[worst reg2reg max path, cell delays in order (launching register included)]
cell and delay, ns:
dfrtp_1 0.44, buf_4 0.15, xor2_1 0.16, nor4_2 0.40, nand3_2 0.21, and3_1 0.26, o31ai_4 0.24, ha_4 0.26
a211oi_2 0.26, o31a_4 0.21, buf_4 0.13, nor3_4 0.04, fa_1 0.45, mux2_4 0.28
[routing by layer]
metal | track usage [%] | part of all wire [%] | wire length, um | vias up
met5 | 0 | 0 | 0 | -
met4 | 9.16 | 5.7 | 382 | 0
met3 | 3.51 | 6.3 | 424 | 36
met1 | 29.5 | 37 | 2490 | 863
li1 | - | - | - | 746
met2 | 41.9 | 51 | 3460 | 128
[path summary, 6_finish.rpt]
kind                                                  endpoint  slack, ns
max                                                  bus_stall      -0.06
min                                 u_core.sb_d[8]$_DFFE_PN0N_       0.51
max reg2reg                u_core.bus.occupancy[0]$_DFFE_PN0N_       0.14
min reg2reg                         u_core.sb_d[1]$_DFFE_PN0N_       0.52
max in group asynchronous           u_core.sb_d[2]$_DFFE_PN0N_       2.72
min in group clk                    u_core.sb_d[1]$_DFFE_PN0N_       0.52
`src/rtl/uart_tx_arbiter.sv`:
```
// Round-robin arbiter that shares one UART TX line among byte requesters.
// Frames carry a start bit, LSB-first data and stop bit(s), timed by baud_tick.
module uart_tx_arbiter #(
  parameter int NUM_REQ    = 4,
  parameter int DATA_WIDTH = 8,
  parameter int OVERSAMPLE = 8,
  parameter int STOP_BITS  = 1
) (
  input  logic                          clk,
  input  logic                          reset,
  input  logic                          baud_tick,
  input  logic [NUM_REQ-1:0]            req_valid,
  input  logic [NUM_REQ*DATA_WIDTH-1:0] req_data,
  output logic [NUM_REQ-1:0]            req_ready,
  output logic                          tx,
  output logic                          tx_busy,
  output logic [$clog2(NUM_REQ)-1:0]    grant_id,
  output logic                          tx_done
);

  localparam int IW = $clog2(NUM_REQ);
  localparam int TN = OVERSAMPLE * STOP_BITS;
  localparam int TW = (TN > 1) ? $clog2(TN) : 1;
  localparam int BW = (DATA_WIDTH > 1) ? $clog2(DATA_WIDTH) : 1;

  localparam logic [TW-1:0] BIT_LAST  = TW'(OVERSAMPLE - 1);
  localparam logic [TW-1:0] STOP_LAST = TW'(TN - 1);
  localparam logic [BW-1:0] DATA_LAST = BW'(DATA_WIDTH - 1);

  typedef enum logic [1:0] {IDLE, START, DATA, STOP} state_e;

  state_e                  state_q, state_d;
  logic [TW-1:0]           tick_q, tick_d;
  logic [BW-1:0]           bit_q, bit_d;
  logic [DATA_WIDTH-1:0]   shift_q, shift_d;
  logic [IW-1:0]           grant_q, grant_d;
  logic [IW-1:0]           last_q, last_d;
  logic                    tx_q, tx_d;
  logic                    done_q, done_d;

  logic [IW-1:0] win, idx;
  logic          any, accept;

  // First valid requester scanning upward from the one after last_q.
  always_comb begin
    win = '0;
    idx = '0;
    any = 1'b0;
    for (int i = 1; i <= NUM_REQ; i++) begin
      idx = IW'((int'(last_q) + i) % NUM_REQ);
      if (!any && req_valid[idx]) begin
        any = 1'b1;
        win = idx;
      end
    end
  end

  assign accept    = any && (state_q == IDLE) && !reset;
  assign req_ready = accept ? (NUM_REQ'(1) << win) : '0;

  always_comb begin
    state_d = state_q;
    tick_d  = tick_q;
    bit_d   = bit_q;
    shift_d = shift_q;
    grant_d = grant_q;
    last_d  = last_q;
    done_d  = 1'b0;
    unique case (state_q)
      IDLE: begin
        if (accept) begin
          shift_d = req_data[int'(win)*DATA_WIDTH +: DATA_WIDTH];
          grant_d = win;
          last_d  = win;
          tick_d  = '0;
          state_d = START;
        end
      end
      START: begin
        if (baud_tick) begin
          if (tick_q == BIT_LAST) begin
            tick_d  = '0;
            bit_d   = '0;
            state_d = DATA;
          end else begin
            tick_d = tick_q + 1'b1;
          end
        end
      end
      DATA: begin
        if (baud_tick) begin
          if (tick_q == BIT_LAST) begin
            tick_d  = '0;
            shift_d = shift_q >> 1;
            if (bit_q == DATA_LAST) state_d = STOP;
            else bit_d = bit_q + 1'b1;
          end else begin
            tick_d = tick_q + 1'b1;
          end
        end
      end
      STOP: begin
        if (baud_tick) begin
          if (tick_q == STOP_LAST) begin
            tick_d  = '0;
            done_d  = 1'b1;
            state_d = IDLE;
          end else begin
            tick_d = tick_q + 1'b1;
          end
        end
      end
      default: state_d = IDLE;
    endcase
    // tx is registered, so it follows the state being entered.
    case (state_d)
      START:   tx_d = 1'b0;
      DATA:    tx_d = shift_d[0];
      default: tx_d = 1'b1;
    endcase
  end

  always_ff @(posedge clk) begin
    if (reset) begin
      state_q <= IDLE;
      tick_q  <= '0;
      bit_q   <= '0;
      shift_q <= '0;
      grant_q <= '0;
      last_q  <= IW'(NUM_REQ - 1);
      tx_q    <= 1'b1;
      done_q  <= 1'b0;
    end else begin
      state_q <= state_d;
      tick_q  <= tick_d;
      bit_q   <= bit_d;
      shift_q <= shift_d;
      grant_q <= grant_d;
      last_q  <= last_d;
      tx_q    <= tx_d;
      done_q  <= done_d;
    end
  end

  assign tx       = tx_q;
  assign tx_busy  = (state_q != IDLE);
  assign grant_id = grant_q;
  assign tx_done  = done_q;

endmodule

```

» The task
Each line in the entries above, starting at the line with "li1 | - | - | - | 746" and ending at the line with "max in group", is to be printed exactly, and only those lines.

» Answer to this exercise
li1 | - | - | - | 746
met2 | 41.9 | 51 | 3460 | 128
[path summary, 6_finish.rpt]
kind                                                  endpoint  slack, ns
max                                                  bus_stall      -0.06
min                                 u_core.sb_d[8]$_DFFE_PN0N_       0.51
max reg2reg                u_core.bus.occupancy[0]$_DFFE_PN0N_       0.14
min reg2reg                         u_core.sb_d[1]$_DFFE_PN0N_       0.52
max in group asynchronous           u_core.sb_d[2]$_DFFE_PN0N_       2.72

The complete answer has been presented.